Let \(X_1(u),\ldots, X_T(u)\) and \(Y_1(u),\ldots, Y_T(u)\) be two samples of functional data. This function determines empirical lagged covariances between the series \((X_t(u))\) and \((Y_t(u))\). More precisely it determines
$$
(\widehat{c}^{XY}_h(u,v)\colon h\in lags ),
$$
where \(\widehat{c}^{XY}_h(u,v)\) is the empirical version of the covariance kernel \(\mathrm{Cov}(X_h(u),Y_0(v))\).
For a sample of size \(T\) we set \(\hat\mu^X(u)=\frac{1}{T}\sum_{t=1}^T X_t(u)\) and
\(\hat\mu^Y(v)=\frac{1}{T}\sum_{t=1}^T Y_t(v)\). Now for \(h \geq 0\)
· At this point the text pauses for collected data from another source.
<file path="src/rtl/cpu_pkg.sv">
// Shared CPU definitions: bubble instruction, instruction field bit positions
// and the occupancy encoding used by the pipeline skid buffers.
package cpu_pkg;

    localparam logic [31:0] NOP_WORD_DEFAULT = 32'hF000_0000;

    localparam int unsigned OPCODE_MSB = 31;
    localparam int unsigned OPCODE_LSB = 26;
    localparam int unsigned RD_MSB     = 25;
    localparam int unsigned RD_LSB     = 21;
    localparam int unsigned RS_MSB     = 20;
    localparam int unsigned RS_LSB     = 16;
    localparam int unsigned RT_MSB     = 15;
    localparam int unsigned RT_LSB     = 11;
    localparam int unsigned SHAMT_MSB  = 10;
    localparam int unsigned SHAMT_LSB  = 6;
    localparam int unsigned IMM16_MSB  = 15;
    localparam int unsigned IMM26_MSB  = 25;
    localparam int unsigned IMM21_MSB  = 20;
    localparam int unsigned SIDX_MSB   = 25;
    localparam int unsigned SIDX_LSB   = 20;
    localparam int unsigned XCOOR_MSB  = 19;
    localparam int unsigned XCOOR_LSB  = 10;
    localparam int unsigned YCOOR_MSB  = 9;

    typedef enum logic [1:0] {
        BUF_EMPTY = 2'd0,
        BUF_MAIN  = 2'd1,
        BUF_FULL  = 2'd2
    } buf_state_t;

endpackage

</file>
<file path="src/rtl/pipe_skid_buf.sv">
// Two-entry main/skid buffer with flush. in_ready comes straight from the
// occupancy register, so it never depends combinationally on out_ready.
module pipe_skid_buf
    import cpu_pkg::*;
#(
    parameter int unsigned W = 64
) (
    input  logic         clk,
    input  logic         rst_n,
    input  logic         flush,
    input  logic         in_valid,
    output logic         in_ready,
    input  logic [W-1:0] in_data,
    output logic         out_valid,
    input  logic         out_ready,
    output logic [W-1:0] out_data
);

    buf_state_t  state_q, state_d;
    logic [W-1:0] main_q;
    logic [W-1:0] skid_q;
    logic         accept;
    logic         consume;
    logic         load_main;
    logic         load_skid;
    logic         skid_to_main;

    assign in_ready  = (state_q != BUF_FULL);
    assign out_valid = (state_q != BUF_EMPTY);
    assign out_data  = main_q;
    assign accept    = in_valid && in_ready;
    assign consume   = out_valid && out_ready;

    always_ff @(posedge clk or negedge rst_n) begin
        if (!rst_n) begin
            state_q <= BUF_EMPTY;
        end else begin
            state_q <= state_d;
        end
    end

    always_comb begin
        state_d      = state_q;
        load_main    = 1'b0;
        load_skid    = 1'b0;
        skid_to_main = 1'b0;
        if (flush) begin
            state_d = BUF_EMPTY;
        end else begin
            case (state_q)
                BUF_EMPTY: begin
                    if (accept) begin
                        state_d   = BUF_MAIN;
                        load_main = 1'b1;
                    end
                end
                BUF_MAIN: begin
                    if (consume) begin
                        if (accept) begin
                            load_main = 1'b1;
                        end else begin
                            state_d = BUF_EMPTY;
                        end
                    end else if (accept) begin
                        state_d   = BUF_FULL;
                        load_skid = 1'b1;
                    end
                end
                BUF_FULL: begin
                    // in_ready is low here, so nothing new can arrive alongside the drain
                    if (consume) begin
                        state_d      = BUF_MAIN;
                        skid_to_main = 1'b1;
                    end
                end
                default: state_d = BUF_EMPTY;
            endcase
        end
    end

    always_ff @(posedge clk or negedge rst_n) begin
        if (!rst_n) begin
            main_q <= '0;
            skid_q <= '0;
        end else begin
            if (load_main) begin
                main_q <= in_data;
            end else if (skid_to_main) begin
                main_q <= skid_q;
            end
            if (load_skid) begin
                skid_q <= in_data;
            end
        end
    end

endmodule

</file>
<file path="src/rtl/ifid_pipe_reg.sv">
// IF/ID pipeline register: skid-buffered instruction hand-off with flush,
// bubble insertion, instruction field decode and a saturating stall counter.
module ifid_pipe_reg
    import cpu_pkg::*;
#(
    parameter int unsigned   IW       = 32,
    parameter int unsigned   AW       = 32,
    parameter logic [IW-1:0] NOP_WORD = IW'(NOP_WORD_DEFAULT),
    parameter int unsigned   CW       = 16
) (
    input  logic          clk,
    input  logic          rst_n,
    input  logic          in_valid,
    output logic          in_ready,
    input  logic [IW-1:0] in_instr,
    input  logic [AW-1:0] in_pc,
    input  logic          flush,
    output logic          out_valid,
    input  logic          out_ready,
    output logic [IW-1:0] out_instr,
    output logic [AW-1:0] out_pc,
    output logic [5:0]    out_opcode,
    output logic [4:0]    out_rd,
    output logic [4:0]    out_rs,
    output logic [4:0]    out_rt,
    output logic [4:0]    out_shamt,
    output logic [15:0]   out_imm16,
    output logic [25:0]   out_imm26,
    output logic [20:0]   out_imm21,
    output logic [5:0]    out_sidx,
    output logic [9:0]    out_xcoor,
    output logic [9:0]    out_ycoor,
    output logic          out_bubble,
    output logic [CW-1:0] stall_cnt
);

    logic [IW+AW-1:0] buf_data;
    logic [IW-1:0]    held_instr;
    logic             main_valid;

    pipe_skid_buf #(
        .W (IW + AW)
    ) u_buf (
        .clk       (clk),
        .rst_n     (rst_n),
        .flush     (flush),
        .in_valid  (in_valid),
        .in_ready  (in_ready),
        .in_data   ({in_instr, in_pc}),
        .out_valid (main_valid),
        .out_ready (out_ready),
        .out_data  (buf_data)
    );

    // PC is passed through even when invalid so it keeps its last loaded value
    assign {held_instr, out_pc} = buf_data;

    assign out_valid  = main_valid;
    assign out_bubble = !main_valid;
    assign out_instr  = main_valid ? held_instr : NOP_WORD;

    assign out_opcode = out_instr[OPCODE_MSB:OPCODE_LSB];
    assign out_rd     = out_instr[RD_MSB:RD_LSB];
    assign out_rs     = out_instr[RS_MSB:RS_LSB];
    assign out_rt     = out_instr[RT_MSB:RT_LSB];
    assign out_shamt  = out_instr[SHAMT_MSB:SHAMT_LSB];
    assign out_imm16  = out_instr[IMM16_MSB:0];
    assign out_imm26  = out_instr[IMM26_MSB:0];
    assign out_imm21  = out_instr[IMM21_MSB:0];
    assign out_sidx   = out_instr[SIDX_MSB:SIDX_LSB];
    assign out_xcoor  = out_instr[XCOOR_MSB:XCOOR_LSB];
    assign out_ycoor  = out_instr[YCOOR_MSB:0];

    always_ff @(posedge clk or negedge rst_n) begin
        if (!rst_n) begin
            stall_cnt <= '0;
        end else if (main_valid && !out_ready && (stall_cnt != '1)) begin
            stall_cnt <= stall_cnt + CW'(1);
        end
    end

endmodule

</file>
<file path="config.mk">
export PLATFORM = sky130hd
export DESIGN_NAME = ifid_pipe_reg
export DESIGN_NICKNAME = d
export VERILOG_FILES = /design/src/rtl/cpu_pkg.sv /design/src/rtl/pipe_skid_buf.sv /design/src/rtl/ifid_pipe_reg.sv
export SDC_FILE = /design/constraint.sdc
export NUM_CORES = 1
export LEC_CHECK = 0
export ABC_AREA = 0
export BUFFER_PORTS_ARGS = -buffer_cell sky130_fd_sc_hd__clkbuf_2
export CAP_MARGIN = 20
export CELL_PAD_IN_SITES_DETAIL_PLACEMENT = 0
export CELL_PAD_IN_SITES_GLOBAL_PLACEMENT = 1
export CORE_AREA = 4 4 170 139
export DETAILED_ROUTE_END_ITERATION = 12
export DIE_AREA = 0 0 174 143
export MAX_ROUTING_LAYER = met4
export PLACE_DENSITY_LB_ADDON = 0.12
export RECOVER_POWER = 50
export SYNTH_ARGS = -nofsm -noshare
export SYNTH_HDL_FRONTEND = slang
export SYNTH_SLANG_ARGS = --single-unit
</file>
<file path="constraint.sdc">
create_clock -name clk -period 4.1 [get_ports clk]
set_clock_uncertainty 0.15 [all_clocks]
set_input_delay 0.41 -clock clk [delete_from_list [all_inputs] [get_ports clk]]
set_output_delay 0.41 -clock clk [all_outputs]
set_load 0.02 [all_outputs]
</file>
==> Flow_metrics.wiki <==
{| class="wikitable"
! Metric !! Value
|-
| Run status || finished with violations
|-
| Port Buf Inserts || 266
|-
| TritonCTS clock tree || built
|-
| Portion of the post-synthesis area used by sequential elements || 48.34%
|-
| Number of levels in the clock H-tree || 4
|-
| Clock sink count || approximately 150
|-
| Most instantiated flip-flop cell in the synthesis netlist || sky130_fd_sc_hd__dfrtp_1
|-
| Total routing resource utilization after global routing || between 10% and 20%
|-
| Root cell of the clock tree || sky130_fd_sc_hd__clkbuf_16
|-
| Depth of the worst register-to-register path || 5
|-
| Residual DRC count || 0
|-
| Most frequent cells after synthesis || 148 x sky130_fd_sc_hd__buf_4, 146 x sky130_fd_sc_hd__dfrtp_1, 69 x sky130_fd_sc_hd__nand2_1
|-
| Clock insertion delay at the later pin of the skew report || between 0.4 and 0.5 ns
|-
| CP max stage cell || sky130_fd_sc_hd__clkbuf_2
|-
| Yosys warning total || 0
|-
| Measured slew at the worst slew-check pin || around 2.5 ns
|-
| Net count of the mapped netlist || ~750
|-
| Ratio of final minimum period to clock period || between 70% and 80%
|-
| Launching element type of the critical path || input port
|-
| Critical path type || input port to async pin
|-
| Die boundary height || 143 um
|-
| Final Worst Setup Slack || approximately 1.2 ns
|-
| Die Width || 174 um
|-
| Gate count after technology mapping || about 700
|-
| Endpoint of the worst hold path || u_buf.state_q[0]
|-
| Core Region || about 22000 sq um
|-
| Top cells by area, synth || sky130_fd_sc_hd__dfrtp_1 48%, sky130_fd_sc_hd__buf_4 15%, sky130_fd_sc_hd__mux2_2 8.6%
|-
| Crit path max-delay family || buffers and inverters
|-
| Number of nets in the final layout || around 870
|-
| Proportion of netlist area held by the largest area contributor || 48.34%
|-
| Maximum single-stage delay on the critical path || between 1.5 and 2 ns
|-
| Summed instance area of the synthesized netlist || between 7000 and 8000 sq um
|-
| Unrepaired setup endpoints after global routing || false
|-
| Failing checks || max-capacitance violations, max-slew violations
|-
| Proportion of register bits with asynchronous set or reset after synthesis || 100.0%
|-
| Power consumption || approximately 5000 uW
|-
| Hold/Removal Path Class || input port to register
|-
| Sequential cell area || between 3000 and 4000 sq um
|-
| Number of violations reported at the end of detailed-routing iteration 0 || approximately 220
|-
| Hold-fix buffers, CTS || 1
|-
| Slew HR || -66.97%
|-
| Diodes inserted || 0
|-
| Cell Count, Final, Fillers Out || between 1k and 1.5k
|-
| Sum of net half-perimeters after detailed placement || 11.92 mm
|-
| Synthesized area per cell || around 11 sq um
|-
| Critical-path maximum fanout || around 100
|-
| Pins over their slew limit || between 100 and 150
|-
| Beginning of the worst hold path || flush
|-
| Routability cong. || around 0.75
|-
| Final hold viol count || 0
|-
| Number of top-level pins || 267
|-
| Total congestion overflow after global routing || 0
|-
| Buffers inserted by post-CTS timing repair || 0
|-
| Accumulated negative setup slack || 0 ns
|-
| Worst Path Arrival || 2.77 ns
|-
| First-pass DRT Iterations || 4
|-
| Final worst path period need || 2.925 ns
|-
| Setup slack of the most critical reg-to-reg path || 1.17 ns
|-
| CP endpoint kind || async pin
|-
| Number of vias per cell after detailed routing || around 4.5
|-
| Number of placement rows || 49
|-
| Cell chain of the critical path || dlygate4sd3_1 > clkbuf_2
|-
| CTS max path bufs || 2
|-
| Number of synthesized register bits || roughly 150
|-
| Wire length of the first global-routing pass || 27.48 mm
|-
| Share of post-route cells with drive strength above 1 || between 40% and 50%
|-
| Wirelength per Cell || between 15 and 20 um
|-
| Pin count of the biggest net entering global routing || 129
|-
| WL final || around 17 mm
|-
| Cts repair resizes || 0
|-
| Die outline area || about 25000 sq um
|-
| Total instance count after detailed placement || around 1.1k
|-
| Clk pin slew, worst setup/hold paths || about 0.060 ns
|-
| Reg2Reg Capture Point || u_buf.out_data[12]
|-
| Most frequently used cell type in the post-synthesis netlist || sky130_fd_sc_hd__buf_4
|-
| Launch point of the worst reg-to-reg path || u_buf.state_q[1]
|-
| Count of filler cells inserted in the layout || ~2.2k
|-
| Synth unique cells || 46
|-
| Worst Setup Slack post-DPL || between 1 and 1.5 ns
|-
| Initial Utilization || about a third
|-
| Layout overhead on the synthesized area || 14.39%
|-
| Required @ worst endpoint || just under 4 ns
|-
| Static leakage || approximately 0.0045 uW
|-
| Via count || between 4k and 5k
|-
| Cell taking the most area after synthesis || sky130_fd_sc_hd__dfrtp_1
|-
| Endpoints failing setup || 0
|-
| Cell depth of the worst min-delay path || 2
|-
| Buf+Inv Stages, Crit Path || 2
|-
| Number of buffers inserted during clock tree synthesis || 17
|-
| Number of synthesized flops with an enable pin || 0
|-
| Count of max-cap constraint violations || 2
|-
| Post-route ant nets || 0
|-
| Maximum frequency from static timing analysis || between 300 and 400 MHz
|-
| Number of global-route vias before repair || about 5.0k
|-
| PD cells || approximately 580 nW/um^2
|-
| IR drop worst, VDD || ~0.22 mV
|-
| Area taken by multi-input logic gates || 2648 sq um
|-
| Initial antenna violation count || 0
|}
## power by group
| part | total, uW | internal (uW) | switching [uW] |
|---|---|---|---|
| Combinational | 1290 | 500 | 792 |
| Sequential | 2030 | 1820 | 210 |
| Clock | 1710 | 1090 | 620 |
## layout by cell type, fill, tap and decap left out, types with 2 or more instances in the layout
cell and n:
sky130_fd_sc_hd__clkbuf_16 17, sky130_fd_sc_hd__or2_2 4, sky130_fd_sc_hd__dfrtp_1 146, sky130_fd_sc_hd__bufinv_16 5
sky130_fd_sc_hd__clkbuf_1 52, sky130_fd_sc_hd__nor4_1 3, sky130_fd_sc_hd__nor2b_1 28, sky130_fd_sc_hd__xnor2_1 2
sky130_fd_sc_hd__nand4_1 2, sky130_fd_sc_hd__nor2_2 2, sky130_fd_sc_hd__nor2_1 5, sky130_fd_sc_hd__nand3_1 5
sky130_fd_sc_hd__o21ai_1 5, sky130_fd_sc_hd__o21ai_0 59, sky130_fd_sc_hd__mux2_2 58, sky130_fd_sc_hd__buf_4 6
sky130_fd_sc_hd__clkbuf_2 217, sky130_fd_sc_hd__nand2_1 69, sky130_fd_sc_hd__nor3b_1 3, sky130_fd_sc_hd__inv_1 2
sky130_fd_sc_hd__nand2b_1 2, sky130_fd_sc_hd__mux2i_1 65, sky130_fd_sc_hd__and3_1 2, sky130_fd_sc_hd__mux2_1 7
sky130_fd_sc_hd__clkinvlp_4 3, sky130_fd_sc_hd__nor3_1 5, sky130_fd_sc_hd__xor2_1 12, sky130_fd_sc_hd__inv_6 3
## sequential cells by signal, summed over array words and instances (netlist names)
signal	cells
u_buf.out_data	64
u_buf.skid_q	64
u_buf.state_q	2
stall_cnt	16
## final cells by class
cell class / count / area share, %
multi-input combinational: 357 / 30.63
clock inverter: 12 / 2.359
tap: 280 / 4.053
inverter: 2 / 0.08684
sequential: 146 / 42.26
clock buffer: 20 / 5.051
timing repair buffer: 274 / 15.56
## kinds of logic (layout without fill, tap and decap cells)
logic type      count (synthesis)  in the layout  synth area share, %
compound gates                 70             70                4.868
xor+xnor                       14             14                1.623
fa+ha+maj                       1              1               0.1655
buf+inv                       180            308                16.57
flops                         146            146                48.34
mux                           130            130                18.34
simple gates                  142            142                10.08
## routing by layer
metal | track usage [%] | up-vias | share of wire [%]
met5 | - | - | 0
met4 | 3.998 | 0 | 1.0
met3 | 3.415 | 13 | 4.7
met2 | 23.62 | 164 | 48
met1 | 17.85 | 2375 | 46
li1 | - | 2383 | -
## per-stage QoR
| stage | utilization [%] | hold WS [ns] | cell area, sq um |
|---|---|---|---|
| after floorplan | - | -0.03559 | 7557 |
| after global placement | 36.63 | 0.3039 | 8084 |
| after detailed placement | 36.63 | 0.3130 | 8084 |
| after CTS | 39.57 | 0.02797 | 8735 |
| after global routing | 39.17 | 0.03580 | 8645 |
| final | 39.17 | 0.04667 | 8645 |
## worst max path at each step
stage / from / endpoint / slack [ns] / depth (start not counted)
after floorplan: u_buf.state_q[1] / out_instr[24] / 1.99 / 4
after global placement: out_ready / u_buf.out_data[29] / 1.50 / 6
after detailed placement: out_ready / u_buf.out_data[32] / 1.46 / 6
after CTS: u_buf.state_q[1] / out_ycoor[1] / 1.12 / 4
after global routing: rst_n / u_buf.out_data[34] / 0.60 / 2
final: rst_n / u_buf.skid_q[43] / 1.17 / 2
No activity file was read; power rests on OpenSTA's default activity.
$$\frac{1}{T}\sum_{t=1}^{T-h} (X_{t+h}(u)-\hat\mu^X(u))(Y_t(v)-\hat\mu^Y(v))$$
and for \(h < 0\)
$$\frac{1}{T}\sum_{t=|h|+1}^{T} (X_{t+h}(u)-\hat\mu^X(u))(Y_t(v)-\hat\mu^Y(v)).$$
Since \(X_t(u)=\boldsymbol{b}_1^\prime(u)\mathbf{x}_t\) and \(Y_t(u)=\mathbf{y}_t^\prime \boldsymbol{b}_2(u)\) we can write
$$
\widehat{c}^{XY}_h(u,v)=\boldsymbol{b}_1^\prime(u)\widehat{C}^{\mathbf{xy}}\boldsymbol{b}_2(v),
$$
where \(\widehat{C}^{\mathbf{xy}}\) is defined as for the function ``cov.structure'' for series of coefficient vectors
\((\mathbf{x}_t\colon 1\leq t\leq T)\) and \((\mathbf{y}_t\colon 1\leq t\leq T)\).